21 May 2002
Cuba Continues to
Sponsor Terrorism, Says State Department Report
2001 report on global terrorism accuses Castro of harboring fugitives
The regime of Cuban dictator Fidel Castro continues to harbor international
fugitives suspected of terrorist activity and other violent crimes, while
refusing to cooperate with countries seeking to extradite those fugitives,
according to the State Department's annual "Pattern of Global Terrorism"
report.
Released May 21, the 2001 edition of the report charges that Castro's regime
has allowed members of various terrorist organizations "to reside in Cuba as
privileged guests" and "provided some degree of safe haven and support" to
these criminals. In addition, the report says that during the past year,
"numerous U.S. fugitives continued to live on the island, including Joanne
Chesimard, wanted in the United States for the murder in 1973 of a New
Jersey police officer and living as a guest of the Castro regime since
1979." Following is an excerpt from the report's "Overview of
State-Sponsored Terrorism" segment, pertaining to Cuba:
Overview of State-Sponsored Terrorism
"Every nation in every region now has a decision to make. Either you are
with us, or you are with the terrorists." -- President George W. Bush, 20
September 2001
President Bush put state supporters of terrorism on notice in his 20
September address to the joint session of Congress: "Every nation, in every
region, now has a decision to make. Either you are with us, or you are with
the terrorists." The seven designated state sponsors -- Cuba, Iran, Iraq,
Libya, North Korea, Syria, and Sudan -- clearly heard the President's
message. While some of these countries appear to be reconsidering their
present course, none has yet taken all necessary actions to divest itself
fully of ties to terrorism.
Cuba
Since September 11, Fidel Castro has vacillated over the war on terrorism.

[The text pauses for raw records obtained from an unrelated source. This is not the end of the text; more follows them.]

**config.mk**
```make
export PLATFORM = sky130hd
export DESIGN_NAME = sdc_ctrl
export DESIGN_NICKNAME = d
export VERILOG_FILES = /design/src/core/sdc_pkg.sv /design/src/core/sdc_width_decode.sv /design/src/core/sdc_cmd_out.sv /design/src/core/sdc_ctrl.sv
export VERILOG_INCLUDE_DIRS = /design/src /design/src/core
export SDC_FILE = /design/constraint.sdc
export NUM_CORES = 1
export LEC_CHECK = 0
export ABC_CLOCK_PERIOD_IN_PS = 2100
export BUFFER_PORTS_ARGS = -buffer_cell sky130_fd_sc_hd__clkbuf_2
export CORE_MARGIN = 8
export CORE_UTILIZATION = 40
export CTS_CLUSTER_SIZE = 25
export DETAILED_ROUTE_END_ITERATION = 16
export SLEW_MARGIN = 20
export SYNTH_ARGS = -nofsm -noshare
export SYNTH_HDL_FRONTEND = slang
export SYNTH_SLANG_ARGS = --single-unit
```
**constraint.sdc**
```tcl
create_clock -name i_clk -period 2.1 [get_ports i_clk]
set_input_delay 0.21 -clock i_clk [delete_from_list [all_inputs] [get_ports i_clk]]
set_output_delay 0.21 -clock i_clk [all_outputs]
set_load 0.01 [all_outputs]
```
**src/core/sdc_regs.svh**
```systemverilog
// register map, field positions and reset values of the sdram control block
// assumes a 32-bit apb with full byte addresses on paddr
`ifndef SDC_REGS_SVH
`define SDC_REGS_SVH

`define SDC_CTRL_ADDR 32'h1301_0080
`define SDC_RTCS_ADDR 32'h1301_0084
`define SDC_REFRESH_COUNTER_ADDR 32'h1301_0088
`define SDC_REFRESH_CONSTANT_ADDR 32'h1301_008c
`define SDC_BANK_ADDR 32'h1301_0090
`define SDC_MODE_BASE 32'h1301_a000
`define SDC_MODE_MASK 32'hffff_fc00

`define SDC_CTRL_RST 32'h0000_0000
`define SDC_BANK_RST 32'h0000_20f8
`define SDC_HALF_RST 16'h0000
`define SDC_CTRL_WMASK 32'h9fbe_ff7f

`define SDC_F_BUS16 31
`define SDC_F_COL_HI 28
`define SDC_F_COL_LO 26
`define SDC_F_RTYPE 25
`define SDC_F_RFEN 24
`define SDC_F_MODESEL 23
`define SDC_F_ROW_HI 21
`define SDC_F_ROW_LO 20
`define SDC_F_BANK 19
`define SDC_F_APD 18
`define SDC_F_CKE 17

`define SDC_MODE_W 10

`endif

```
**src/core/sdc_pkg.sv**
```systemverilog
// types shared by the sdram control block
// no dependencies
package sdc_pkg;

   typedef enum logic [2:0]
   {
      SDC_CMD_NOP = 3'h0,
      SDC_CMD_PALL = 3'h1,
      SDC_CMD_MRS = 3'h2,
      SDC_CMD_PDEN = 3'h3,
      SDC_CMD_PDEX = 3'h4
   } sdc_cmd_e_t;

   // gray codes along active -> auto power-down and active -> sw power-down
   typedef enum logic [1:0]
   {
      SDC_ST_ACTIVE = 2'h0,
      SDC_ST_AUTO_PD = 2'h1,
      SDC_ST_SW_PD = 2'h2
   } sdc_state_t;

   typedef struct packed
   {
      logic psel;
      logic penable;
      logic pwrite;
      logic [31:0] paddr;
      logic [31:0] pwdata;
   } sdc_apb_req_t;

   typedef struct packed
   {
      sdc_cmd_e_t cmd;
      logic [9:0] addr;
   } sdc_cmd_t;

endpackage : sdc_pkg

```
**src/core/sdc_width_decode.sv**
```systemverilog
// registered decode of the geometry and refresh fields of the control word
// assumes i_ctrl comes from a flip-flop on the same clock
`timescale 1ns/1ps
`default_nettype none
`include "sdc_regs.svh"
module sdc_width_decode
(
   // clock, reset, enable
   input wire logic i_clk,
   input wire logic i_srst,
   input wire logic i_ce,
   // control word
   input wire logic [31:0] i_ctrl,
   // decoded geometry
   output logic o_bus16,
   output logic [3:0] o_col_bits,
   output logic [3:0] o_row_bits,
   output logic [1:0] o_bank_bits,
   output logic o_refresh_en,
   output logic o_self_refresh,
   output logic o_cfg_reserved
);
   logic [2:0] col;
   logic [1:0] row;
   logic [12:0] dec_next;
   logic [12:0] dec_reg;

   always_comb
   begin
      col = i_ctrl[`SDC_F_COL_HI:`SDC_F_COL_LO];
      row = i_ctrl[`SDC_F_ROW_HI:`SDC_F_ROW_LO];
      dec_next[0] = i_ctrl[`SDC_F_BUS16];
      // reserved codes report zero width and raise the flag
      dec_next[4:1] = (col > 3'h4) ? 4'h0 : 4'h8 + {1'b0, col};
      dec_next[8:5] = (row == 2'h3) ? 4'h0 : 4'hb + {2'h0, row};
      dec_next[10:9] = i_ctrl[`SDC_F_BANK] ? 2'h2 : 2'h1;
      dec_next[11] = i_ctrl[`SDC_F_RFEN];
      dec_next[12] = i_ctrl[`SDC_F_RTYPE];
   end

   always_ff @(posedge i_clk)
   begin
      if (i_srst)
         dec_reg <= 13'h0370;
      else if (i_ce)
         dec_reg <= dec_next;
   end

   always_ff @(posedge i_clk)
   begin
      if (i_srst)
         o_cfg_reserved <= 1'b0;
      else if (i_ce)
         o_cfg_reserved <= (dec_next[4:1] == 4'h0) || (dec_next[8:5] == 4'h0);
   end

   assign o_bus16 = dec_reg[0];
   assign o_col_bits = dec_reg[4:1];
   assign o_row_bits = dec_reg[8:5];
   assign o_bank_bits = dec_reg[10:9];
   assign o_refresh_en = dec_reg[11];
   assign o_self_refresh = dec_reg[12];
endmodule : sdc_width_decode
`default_nettype wire

```
**src/core/sdc_cmd_out.sv**
```systemverilog
// output register for sdram commands and the mode value on the address bus
// assumes i_valid is a one-cycle request on the same clock
`timescale 1ns/1ps
`default_nettype none
module sdc_cmd_out
(
   // clock, reset, enable
   input wire logic i_clk,
   input wire logic i_srst,
   input wire logic i_ce,
   // request
   input wire logic i_valid,
   input wire sdc_pkg::sdc_cmd_t i_cmd,
   // to the pins
   output sdc_pkg::sdc_cmd_t o_cmd
);
   sdc_pkg::sdc_cmd_t cmd_next;

   // address is held after the command so the pins do not toggle needlessly
   always_comb
   begin
      cmd_next.cmd = sdc_pkg::SDC_CMD_NOP;
      cmd_next.addr = o_cmd.addr;
      if (i_valid)
         cmd_next = i_cmd;
   end

   always_ff @(posedge i_clk)
   begin
      if (i_srst)
         o_cmd <= '{sdc_pkg::SDC_CMD_NOP, 10'h000};
      else if (i_ce)
         o_cmd <= cmd_next;
   end
endmodule : sdc_cmd_out
`default_nettype wire

```
**src/core/sdc_ctrl.sv**
```systemverilog
// sdram control and configuration block: apb register file, mode writes,
// clock-enable and power-down control
// assumes access/refresh busy levels come from the memory engine on i_clk
//
// Overview of operation
// - any reset clears control register to zero
// - bit 31 picks 32-bit or 16-bit bus
// - bits 28:26 give column width 8..12
// - reserved bits 30:29, 22 read zero
// - bit 25 refresh type, bit 24 enable
// - mode write issues precharge-all or mode-set
// - bits 21:20 give row width 11..13
// - bit 19 selects two or four banks
// - bit 18 powers down and stops idle clock while bit 17 is set
// - bit 17 drives clock enable; clear powers down when the external clock output is enabled
// - after software power-down only exit is allowed
// - mode register is write-only, reads unsupported
// - mode value is the written address offset
// - setting bit 17 issues power-down exit
//
// Design decision made here: the APB slave port.
`timescale 1ns/1ps
`default_nettype none
`include "sdc_regs.svh"
module sdc_ctrl
(
   // clock, reset, enable
   input wire logic i_clk,
   input wire logic i_srst,
   input wire logic i_ce,
   // apb slave
   input wire sdc_pkg::sdc_apb_req_t i_apb,
   output logic o_pready,
   output logic [31:0] o_prdata,
   output logic o_pslverr,
   // memory engine and clock unit
   input wire logic i_access_busy,
   input wire logic i_refresh_busy,
   input wire logic i_ext_clock_out_enable,
   // sdram side
   output sdc_pkg::sdc_cmd_t o_cmd,
   output logic o_cke,
   output logic o_cko_run,
   // decoded configuration
   output logic o_bus16,
   output logic [3:0] o_col_bits,
   output logic [3:0] o_row_bits,
   output logic [1:0] o_bank_bits,
   output logic o_refresh_en,
   output logic o_self_refresh,
   output logic o_cfg_reserved
);
   logic [31:0] ctrl_reg;
   logic [31:0] ctrl_next;
   logic [15:0] rtcs_reg;
   logic [15:0] rtcs_next;
   logic [15:0] refresh_counter_reg;
   logic [15:0] refresh_counter_next;
   logic [15:0] refresh_constant_reg;
   logic [15:0] refresh_constant_next;
   logic [31:0] bank_reg;
   logic [31:0] bank_next;
   logic pready_next;
   logic [31:0] prdata_next;
   logic pslverr_next;
   sdc_pkg::sdc_state_t st_reg;
   sdc_pkg::sdc_state_t st_next;
   logic cke_next;
   logic cko_next;
   logic cmd_valid;
   sdc_pkg::sdc_cmd_t cmd_req;
   logic setup;
   logic wr;
   logic mode_hit;
   logic mapped;
   logic busy;

   always_comb
   begin
      setup = i_apb.psel && !i_apb.penable;
      wr = i_apb.psel && i_apb.penable && o_pready && i_apb.pwrite && !o_pslverr;
      mode_hit = (i_apb.paddr & `SDC_MODE_MASK) == `SDC_MODE_BASE;
      busy = i_access_busy || i_refresh_busy;
      mapped = mode_hit;
      case (i_apb.paddr)
         `SDC_CTRL_ADDR, `SDC_RTCS_ADDR, `SDC_REFRESH_COUNTER_ADDR,
         `SDC_REFRESH_CONSTANT_ADDR, `SDC_BANK_ADDR:
            mapped = 1'b1;
         default:
            mapped = mode_hit;
      endcase
   end

   // apb answer: registered one cycle after setup, so access is one cycle
   always_comb
   begin
      pready_next = setup;
      pslverr_next = setup && (!mapped || (mode_hit && !i_apb.pwrite));
      prdata_next = 32'h0000_0000;
      if (setup && !i_apb.pwrite)
      begin
         case (i_apb.paddr)
            `SDC_CTRL_ADDR:
               prdata_next = ctrl_reg & `SDC_CTRL_WMASK;
            `SDC_RTCS_ADDR:
               prdata_next = {16'h0000, rtcs_reg};
            `SDC_REFRESH_COUNTER_ADDR:
               prdata_next = {16'h0000, refresh_counter_reg};
            `SDC_REFRESH_CONSTANT_ADDR:
               prdata_next = {16'h0000, refresh_constant_reg};
            `SDC_BANK_ADDR:
               prdata_next = bank_reg;
            default:
               prdata_next = 32'h0000_0000;
         endcase
      end
   end

   always_ff @(posedge i_clk)
   begin
      if (i_srst)
      begin
         o_pready <= 1'b0;
         o_pslverr <= 1'b0;
         o_prdata <= 32'h0000_0000;
      end
      else if (i_ce)
      begin
         o_pready <= pready_next;
         o_pslverr <= pslverr_next;
         o_prdata <= prdata_next;
      end
   end

   // register writes, power state and sdram commands
   always_comb
   begin
      ctrl_next = ctrl_reg;
      rtcs_next = rtcs_reg;
      refresh_counter_next = refresh_counter_reg;
      refresh_constant_next = refresh_constant_reg;
      bank_next = bank_reg;
      st_next = st_reg;
      cmd_valid = 1'b0;
      // power commands keep the last mode value on the address pins
      cmd_req = '{sdc_pkg::SDC_CMD_NOP, o_cmd.addr};
      if (wr)
      begin
         case (i_apb.paddr)
            `SDC_CTRL_ADDR:
               ctrl_next = i_apb.pwdata & `SDC_CTRL_WMASK;
            `SDC_RTCS_ADDR:
               rtcs_next = i_apb.pwdata[15:0];
            `SDC_REFRESH_COUNTER_ADDR:
               refresh_counter_next = i_apb.pwdata[15:0];
            `SDC_REFRESH_CONSTANT_ADDR:
               refresh_constant_next = i_apb.pwdata[15:0];
            `SDC_BANK_ADDR:
               bank_next = i_apb.pwdata;
            default:
               bank_next = bank_reg;
         endcase
      end
      // a mode write while powered down by software is dropped, not queued
      if (wr && mode_hit && st_reg != sdc_pkg::SDC_ST_SW_PD)
      begin
         cmd_valid = 1'b1;
         cmd_req.cmd = ctrl_reg[`SDC_F_MODESEL] ? sdc_pkg::SDC_CMD_MRS : sdc_pkg::SDC_CMD_PALL;
         cmd_req.addr = i_apb.paddr[`SDC_MODE_W-1:0];
      end
      if (ctrl_reg[`SDC_F_CKE] && !ctrl_next[`SDC_F_CKE] && i_ext_clock_out_enable)
      begin
         cmd_valid = 1'b1;
         cmd_req.cmd = sdc_pkg::SDC_CMD_PDEN;
         st_next = sdc_pkg::SDC_ST_SW_PD;
      end
      else if (!ctrl_reg[`SDC_F_CKE] && ctrl_next[`SDC_F_CKE])
      begin
         cmd_valid = 1'b1;
         cmd_req.cmd = sdc_pkg::SDC_CMD_PDEX;
         st_next = sdc_pkg::SDC_ST_ACTIVE;
      end
      else
      begin
         case (st_reg)
            sdc_pkg::SDC_ST_ACTIVE:
               if (ctrl_reg[`SDC_F_APD] && ctrl_reg[`SDC_F_CKE] && !busy)
                  st_next = sdc_pkg::SDC_ST_AUTO_PD;
            sdc_pkg::SDC_ST_AUTO_PD:
               if (busy || !ctrl_reg[`SDC_F_APD] || !ctrl_reg[`SDC_F_CKE])
                  st_next = sdc_pkg::SDC_ST_ACTIVE;
            sdc_pkg::SDC_ST_SW_PD:
               st_next = sdc_pkg::SDC_ST_SW_PD;
            default:
               st_next = sdc_pkg::SDC_ST_ACTIVE;
         endcase
      end
      cke_next = ctrl_next[`SDC_F_CKE] && st_next == sdc_pkg::SDC_ST_ACTIVE;
      cko_next = st_next != sdc_pkg::SDC_ST_AUTO_PD;
   end

   always_ff @(posedge i_clk)
   begin
      if (i_srst)
      begin
         ctrl_reg <= `SDC_CTRL_RST;
         rtcs_reg <= `SDC_HALF_RST;
         refresh_counter_reg <= `SDC_HALF_RST;
         refresh_constant_reg <= `SDC_HALF_RST;
         bank_reg <= `SDC_BANK_RST;
         st_reg <= sdc_pkg::SDC_ST_ACTIVE;
         o_cke <= 1'b0;
         o_cko_run <= 1'b1;
      end
      else if (i_ce)
      begin
         ctrl_reg <= ctrl_next;
         rtcs_reg <= rtcs_next;
         refresh_counter_reg <= refresh_counter_next;
         refresh_constant_reg <= refresh_constant_next;
         bank_reg <= bank_next;
         st_reg <= st_next;
         o_cke <= cke_next;
         o_cko_run <= cko_next;
      end
   end

   sdc_cmd_out u_cmd_out
   (
      .i_clk(i_clk),
      .i_srst(i_srst),
      .i_ce(i_ce),
      .i_valid(cmd_valid),
      .i_cmd(cmd_req),
      .o_cmd(o_cmd)
   );

   sdc_width_decode u_decode
   (
      .i_clk(i_clk),
      .i_srst(i_srst),
      .i_ce(i_ce),
      .i_ctrl(ctrl_reg),
      .o_bus16(o_bus16),
      .o_col_bits(o_col_bits),
      .o_row_bits(o_row_bits),
      .o_bank_bits(o_bank_bits),
      .o_refresh_en(o_refresh_en),
      .o_self_refresh(o_self_refresh),
      .o_cfg_reserved(o_cfg_reserved)
   );
endmodule : sdc_ctrl
`default_nettype wire

```
==> results.md <==
Setup path:
- The data arrival time of the worst path is 2.29 ns.
- Along the worst path, the maximum fanout reaches 27.
- The setup path with the least slack is of type reg -> reg.
- The worst setup path is launched from a register.
- The endpoint class of the critical path is a register.
- The worst reg2reg path endpoint is ctrl_reg[13].
- The reg-to-reg critical path startpoint is o_pready.
- The worst endpoint required time is 2.39 ns.
- The worst-case register-to-register setup slack is 0.10 ns.
- The worst register-to-register path has a depth of 5.

STA:
- The count of final hold-check violations was 0.
- The maximum clock frequency is 0.5004 GHz.
- At the pin with the least slew margin, the transition time is 0.7164 ns.
- The worst path uses 95.16% of the clock period.
- The number of setup violations in the final report is 0.
- The count of final max-slew check failures is 0.
- Setup repair after global routing left no endpoint under its margin.
- Between clock sinks in the finished design, the worst skew comes to 0.006596 ns.
- The max-slew headroom at the worst pin is 52.19%.
- The shortest clock period the worst path allows after layout is 1.998 ns.
- After routing, the total negative slack on setup checks comes to 0 ns.

Drt:
- Across all layers, the routed design uses 5960 vias.
- The number of detailed-routing iterations run before antenna repair is 4.
- The number of design rule violations left after detail routing is 0.
- The routed length per placed instance is 17.38 um.
- The wire length reported by the detailed router is 20210 um.
- The count of nets left with antenna violations once routing finished came out at 0.
- The number of DRC violations after detailed-routing iteration 0 is 364.
- Dividing the detail-routed via count by the number of cells gives 5.125.

Global routing:
- The initial antenna violation count came to 0.
- The maximum number of pins on one net before global-route repair is 64.
- The global-route wire length before repair is 32520 um.
- Across every metal layer, demand over resource in global routing totals 18.15%.
- Global routing finished with a remaining overflow of 0.
- The via count of the first global-routing pass is 5978.

Placed design:
- The HPWL after detailed placement is 13710 um.
- Summing all placed instances gives a cell area of 0.008297 mm2.
- The final estimated routing congestion in global placement is 0.7747.
- The count of buffers inserted at the top-level ports is 135.

Power and ir drop:
- VDD sags by at most 0.5583 mV.
- In this run the power density over the cells is 748.4 mW/mm2.
- The cell leakage power is 3.793 nW.

Clock tree:
- The CTS tree is yes.
- The CTS sink count is 172.
- The number of hold buffers added after cts is 4.
- The clock latency on the worst-skew pair is 0.43 ns.
- The clock tree synthesis step divided the H-tree into 4 levels.
- TritonCTS created 17 clock buffers.
- The maximum count of clock buffers along a single path is 2.
- The clock transition at the register clock pins on the worst setup and hold paths after CTS is 0.07 ns.
- The root buffer cell chosen for the clock tree is clkbuf_16.
- The post-CTS setup-driven buffer insertion count is 0.
- In this run, post-CTS repair resized a total of 0 instances.

Floorplanning:
- The width of the chip is 151.1 um.
- The area enclosed by the die boundary is 0.02283 mm2.
- The area inside the core boundary is 0.01796 mm2.
- In this run the core area contains 49 standard-cell rows.
- The number of top-level pins is 136.
- The initial utilization of the core area, before any placement, comes to 40.64%.
- The die is 151.1 um tall.

Yosys:
- Synthesis inferred 172 register bits.
- The netlist area before placement is 0.007300 mm2.
- The post-synthesis instance total is 786.
- The most used flip-flop cell after synthesis is dfxtp_1.
- Synthesis produced a netlist with a net count of 861.
- Dividing the synthesized area by the synthesized cell count gives 9.287 um2.
- The portion of the post-synthesis area used by sequential elements is 47.17%.
- Counting flops with an async set or reset pin after synthesis yields a share of 0%.
- Yosys printed 0 warnings.
- The number of synthesized flops with an enable pin is 0.
- Synthesis instantiated 50 different standard cells from the library.

Cells and area:
- After filler insertion, the fill cell instance count of the layout stands at 1731.
- In the final layout, flip-flops and latches occupy 0.003443 mm2.
- The relative area change from synthesis to final layout is 22.09%.
- The area occupied by multi-input gates is 0.003557 mm2.
- In the final layout, the share of cells above drive strength 1 is 26.55%.
- The post-layout instance area is 0.008912 mm2.
- The final antenna diode count is 0.
- The net total in the final layout is 996.

Min path:
- The startpoint of the lowest-slack hold path is i_apb[21].
- The hold-critical path endpoint is bank_reg[21].
- The hold path depth is 3.
- The type of the tightest min-delay check is in -> reg.

Run status:
- The flow ran to the end, and the final reports show no timing, DRC or antenna violations.

Run:
- Max-cap violations in this run came to 0.
per-stage QoR:
stage	setup slack [ns]	hold WS (ns)	cells	utilization (%)	total power (W)
2_1_floorplan	0.1597	0.3341	786	-	0.003502
3_3_place_gp	0.1352	0.4355	1127	46.19	0.003662
3_5_place_dp	0.08102	0.4406	1127	46.19	0.003661
4_1_cts	0.09002	0.005344	1163	49.61	0.006746
5_1_grt	0.008547	0.01656	1163	49.61	0.006909
6_report	0.1016	0.02384	1163	49.61	0.006670
synthesized netlist by cell type (2+ instances only):
cell	instances	area (um2)
o21ai_0	31	155.2
nand2_1	145	544.3
buf_4	3	22.52
buf_2	6	30.03
buf_1	2	7.510
a22o_1	2	17.52
nor4_2	4	50.05
a21oi_1	61	305.3
nand4_1	10	62.56
clkbuf_1	37	138.9
mux2i_1	62	620.6
mux2_2	32	360.4
nand2b_1	67	419.2
dfxtp_1	172	3443
nor2b_1	6	37.54
nor2_1	34	127.6
and3_1	3	18.77
ha_1	2	25.02
a311oi_1	4	35.03
and4_1	5	43.79
nand3_1	2	10.01
a21o_1	2	15.01
nor4_1	3	18.77
buf_6	8	90.09
inv_1	4	15.01
nand3b_1	8	60.06
a22oi_1	47	352.8
a211o_1	2	17.52
layer usage:
layer  share of wire, %  GRT usage (%)  vias to the layer above  wire length (um)
met5                  0              0                        -                 0
met4                1.5          5.938                        0               301
met3                5.0          4.452                       22              1006
met2                 48          29.80                      124              9720
met1                 45          22.92                     2803              9180
li1                   -              -                     3011                 -
where the power goes:
group / internal (W) / total [W] / switching, W
registers: 0.00327 / 0.00327 / 0.00000447
clock network: 0.00176 / 0.00308 / 0.00132
logic: 0.000130 / 0.000319 / 0.000189
logic make-up (layout without fill, tap and decap cells):
group           after synthesis  in the layout  synth area share (%)
mux                          94             94                 13.44
simple gates                302            302                 21.87
flops                       172            172                 47.17
fa+ha+maj                     2              2                0.3428
buf+inv                      61            209                 4.251
compound gates              155            155                 12.92
layout make-up:
| type | count | area share (%) |
|---|---|---|
| Clock buffer | 19 | 4.858 |
| Tap cell | 229 | 3.215 |
| Clock inverter | 13 | 1.600 |
| Inverter | 5 | 0.2387 |
| Sequential cell | 172 | 38.64 |
| Multi-Input combinational cell | 553 | 39.91 |
| Timing Repair Buffer | 172 | 11.54 |
critical path, stage by stage, from the launching register on:
cell and delay [ns]:
dfxtp_1 0.35, nand4_1 0.14, or3_4 0.40, or4_4 0.74, nand2_1 0.15, a21oi_1 0.07
how the worst max path moves through the flow:
stage,endpoint,depth (start not counted),from
final,ctrl_reg[13],5,o_pready
after global routing,ctrl_reg[26],5,o_pready
after CTS,ctrl_reg[13],5,o_pready
after detailed placement,ctrl_reg[13],6,i_apb[43]
after global placement,ctrl_reg[9],7,i_apb[32]
after floorplan,ctrl_reg[10],7,o_pready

In October, he labeled the U.S.-led war on terrorism "worse than the
original attacks, militaristic and fascist."
When this tactic earned ostracism rather than praise, he undertook an effort
to demonstrate Cuban support for the international campaign against
terrorism and signed all 12 U.N. counterterrorism conventions as well as the
Ibero-American declaration on terrorism at the 2001 summit. Although Cuba
decided not to protest the detention of suspected terrorists at the U.S.
Naval Base at Guantanamo Bay, it continued to denounce the global effort
against terrorism -- even by asserting that the United States was
intentionally targeting Afghan children and Red Cross hospitals.

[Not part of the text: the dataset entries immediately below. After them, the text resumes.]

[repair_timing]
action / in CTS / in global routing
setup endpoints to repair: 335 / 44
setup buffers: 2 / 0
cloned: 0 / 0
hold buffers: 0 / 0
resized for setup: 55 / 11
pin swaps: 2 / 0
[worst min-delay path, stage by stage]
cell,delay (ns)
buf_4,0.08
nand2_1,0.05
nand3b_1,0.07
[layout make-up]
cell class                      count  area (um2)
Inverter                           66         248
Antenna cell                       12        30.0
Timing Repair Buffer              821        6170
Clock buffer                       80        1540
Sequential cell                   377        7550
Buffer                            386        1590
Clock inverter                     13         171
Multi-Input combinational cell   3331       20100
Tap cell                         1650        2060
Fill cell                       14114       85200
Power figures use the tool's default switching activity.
**config.mk**
```make
export PLATFORM = sky130hd
export DESIGN_NAME = exec_core
export DESIGN_NICKNAME = d
export VERILOG_FILES = /design/src/core/exec_pkg.sv /design/src/core/exec_core.sv /design/src/core/exec_alu.sv
export SDC_FILE = /design/constraint.sdc
export NUM_CORES = 1
export LEC_CHECK = 0
export BUFFER_PORTS_ARGS = -buffer_cell sky130_fd_sc_hd__buf_2
export CORE_MARGIN = 10
export CORE_UTILIZATION = 48
export CTS_BUF_LIST = sky130_fd_sc_hd__clkbuf_8
export CTS_CLUSTER_SIZE = 12
export DETAILED_ROUTE_END_ITERATION = 16
export PLACE_DENSITY = 0.78
export SLEW_MARGIN = 40
export SYNTH_ARGS = -nofsm -noshare
export SYNTH_HDL_FRONTEND = slang
export SYNTH_SLANG_ARGS = --single-unit
export TNS_END_PERCENT = 5
```
**constraint.sdc**
```tcl
create_clock -name clk_in -period 3 [get_ports clk_in]
set_input_delay 0.6 -clock clk_in [delete_from_list [all_inputs] [get_ports clk_in]]
set_output_delay 0.6 -clock clk_in [all_outputs]
set_load 0.03 [all_outputs]
```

Cuba's signature of U.N. counterterrorism conventions notwithstanding,
Castro continued to view terror as a legitimate revolutionary tactic. The
Cuban Government continued to allow at least 20 Basque ETA members to reside
in Cuba as privileged guests and provided some degree of safe haven and
support to members of the Colombian FARC and ELN groups. In August, a Cuban
spokesman revealed that Sinn Fein's official representative for Cuba and
Latin America, Niall Connolly, who was one of three Irish Republican Army
members arrested in Colombia on suspicion of providing explosives training
to the FARC, had been based in Cuba for five years. In addition, the recent
arrest in Brazil of the leader of a Chilean terrorist group, the Frente
Patriotico Manuel Rodriguez (FPMR), has raised the strong possibility that
in the mid-1990s, the Cuban Government harbored FPMR terrorists wanted for
murder in Chile. The arrested terrorist told Brazilian authorities he had
traveled through Cuba on his way to Brazil. Chilean investigators had traced
calls from FPMR relatives in Chile to Cuba following an FPMR prison break in
1996, but the Cuban Government twice denied extradition requests, claiming
that the wanted persons were not in Cuba and the phone numbers were
incorrect.
Numerous U.S. fugitives continued to live on the island, including Joanne
Chesimard, wanted in the United States for the murder in 1973 of a New
Jersey police officer and living as a guest of the Castro regime since 1979.